____ Data for processing
==> 03-08 <==
==> flow/design.v <==
`timescale 1ns / 1ps
module top_module(
    input  wire        clkr,
    input  wire        rst,
    input  wire        rxr,
    input  wire [4:0]  btnr,
    output wire        spr,
    output wire [7:0]  hr,
    output wire [7:0]  mr,
    output wire [4:0]  date,
    output wire [4:0]  month,
    output wire [7:0]  year,
    output wire [6:0]  seg,
    output wire [3:0]  an,
    output wire        dp
);
    reg [4:0] btnr_prev;
    reg [4:0] btnr_sync;
    wire btn_time_edge;
    wire btn_date_edge;
    wire btn_stopwatch;
    wire btn_sw_reset;       
    wire btn_sw_startstop;   
    always @(posedge clkr) begin
        if (rst) begin
            btnr_sync <= 5'b0;
            btnr_prev <= 5'b0;
        end else begin
            btnr_sync <= btnr;
            btnr_prev <= btnr_sync;
        end
    end
    assign btn_time_edge = btnr_sync[0] && !btnr_prev[0];
    assign btn_date_edge = btnr_sync[1] && !btnr_prev[1];
    assign btn_stopwatch = btnr_sync[2];   
    assign btn_sw_reset = btnr_sync[3] && !btnr_prev[3];      
    assign btn_sw_startstop = btnr_sync[4] && !btnr_prev[4];  
    reg tx_start;
    reg [7:0] tx_data;
    wire tx_busy;
    wire tx_out;
    uart_tx #(
        .BAUD_RATE(9600),
        .CLOCK_FREQ(153_600)
    ) uart_tx_inst (
        .clk(clkr),
        .rst(rst),
        .tx_start(tx_start),
        .tx_data(tx_data),
        .tx(tx_out),
        .tx_busy(tx_busy)
    );
    assign spr = tx_out;
    reg [1:0] tx_state;
    localparam TX_IDLE = 0, TX_WAIT_BUSY = 1, TX_WAIT_DONE = 2;
    always @(posedge clkr) begin
        if (rst) begin
            tx_state <= TX_IDLE;
            tx_start <= 0;
        end else
        case(tx_state)
            TX_IDLE: begin
                tx_start <= 0;
                if (btn_time_edge) begin
                    tx_data <= 8'd0;
                    tx_start <= 1;
                    tx_state <= TX_WAIT_BUSY;
                end
                else if (btn_date_edge) begin
                    tx_data <= 8'd1;
                    tx_start <= 1;
                    tx_state <= TX_WAIT_BUSY;
                end
            end
            TX_WAIT_BUSY: begin
                tx_start <= 0;
                if (tx_busy) begin
                    tx_state <= TX_WAIT_DONE;
                end
            end
            TX_WAIT_DONE: begin
                if (!tx_busy) begin
                    tx_state <= TX_IDLE;
                end
            end
            default: tx_state <= TX_IDLE;
        endcase
    end
    wire rx_ready;
    wire [7:0] rx_data;
    uart_rx #(
        .BAUD_RATE(9600),
        .CLOCK_FREQ(153_600)
    ) uart_rx_inst (
        .clk(clkr),
        .rst(rst),
        .rx(rxr),
        .rx_ready(rx_ready),
        .rx_data(rx_data)
    );
    reg [2:0] rx_state;
    reg [1:0] byte_count;
    localparam RX_IDLE = 0, RX_TIME = 1, RX_DATE = 2;
    reg [7:0] hr_reg, mr_reg, sec_reg;
    reg [4:0] date_reg, month_reg;
    reg [7:0] year_reg;
    assign hr = hr_reg;
    assign mr = mr_reg;
    assign date = date_reg;
    assign month = month_reg;
    assign year = year_reg;
    reg [9:0] clk_1hz_counter;
    reg clk_1hz_pulse;
    always @(posedge clkr) begin
        if (rst) begin
            clk_1hz_counter <= 0;
            clk_1hz_pulse <= 0;
        end else if (clk_1hz_counter == 1_000 - 1) begin
            clk_1hz_counter <= 0;
            clk_1hz_pulse <= 1;
        end else begin
            clk_1hz_counter <= clk_1hz_counter + 1;
            clk_1hz_pulse <= 0;
        end
    end
    always @(posedge clkr) begin
        if (rst) begin
            rx_state <= RX_IDLE;
            byte_count <= 0;
            hr_reg <= 0;
            mr_reg <= 0;
            sec_reg <= 0;
            date_reg <= 0;
            month_reg <= 0;
            year_reg <= 0;
        end else
        case(rx_state)
            RX_IDLE: begin
                byte_count <= 0;
                if (btn_time_edge) begin
                    rx_state <= RX_TIME;
                end
                else if (btn_date_edge) begin
                    rx_state <= RX_DATE;
                end
                else if (clk_1hz_pulse) begin
                    if (sec_reg == 59) begin
                        sec_reg <= 0;
                        if (mr_reg == 59) begin
                            mr_reg <= 0;
                            if (hr_reg == 23) begin
                                hr_reg <= 0;
                            end else begin
                                hr_reg <= hr_reg + 1;
                            end
                        end else begin
                            mr_reg <= mr_reg + 1;
                        end
                    end else begin
                        sec_reg <= sec_reg + 1;
                    end
                end
            end
            RX_TIME: begin
                if (rx_ready) begin
                    case(byte_count)
                        2'd0: hr_reg <= rx_data;
                        2'd1: mr_reg <= rx_data;
                        2'd2: sec_reg <= rx_data;
                    endcase
                    if (byte_count == 2'd2) begin
                        rx_state <= RX_IDLE;
                    end else begin
                        byte_count <= byte_count + 1;
                    end
                end
            end
            RX_DATE: begin
                if (rx_ready) begin
                    case(byte_count)
                        2'd0: date_reg <= rx_data[4:0];
                        2'd1: month_reg <= rx_data[4:0];
                        2'd2: year_reg <= rx_data;
                    endcase
                    if (byte_count == 2'd2) begin
                        rx_state <= RX_IDLE;
                    end else begin
                        byte_count <= byte_count + 1;
                    end
                end
            end
            default: rx_state <= RX_IDLE;
        endcase
    end
    wire [6:0] seg_sw;
    wire [3:0] an_sw;
    wire dp_sw;
    stopwatch_simple sw_inst (
        .CLK100MHZ(clkr),
        .rst(rst),
        .btn_reset(btn_sw_reset),
        .btn_startstop(btn_sw_startstop),
        .seg(seg_sw),
        .an(an_sw),
        .dp(dp_sw)
    );
    wire [6:0] seg_time;
    wire [3:0] an_time;
    wire dp_time;
    reg display_mode;
    always @(posedge clkr) begin
        if (rst) begin
            display_mode <= 0;
        end else if (btn_time_edge) begin
            display_mode <= 0;   
        end else if (btn_date_edge) begin
            display_mode <= 1;   
        end
    end
    seven_seg_display display_inst (
        .clk(clkr),
        .rst(rst),
        .hr(hr_reg),
        .mr(mr_reg),
        .date(date_reg),
        .month(month_reg),
        .mode(display_mode),
        .seg(seg_time),
        .an(an_time),
        .dp(dp_time)
    );
    assign seg = btn_stopwatch ? seg_sw : seg_time;
    assign an = btn_stopwatch ? an_sw : an_time;
    assign dp = btn_stopwatch ? dp_sw : dp_time;
endmodule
________
> [Task statement]
Return each line of the data that contains the string "input".

> [Your solution]
    input  wire        clkr,
    input  wire        rst,
    input  wire        rxr,
    input  wire [4:0]  btnr,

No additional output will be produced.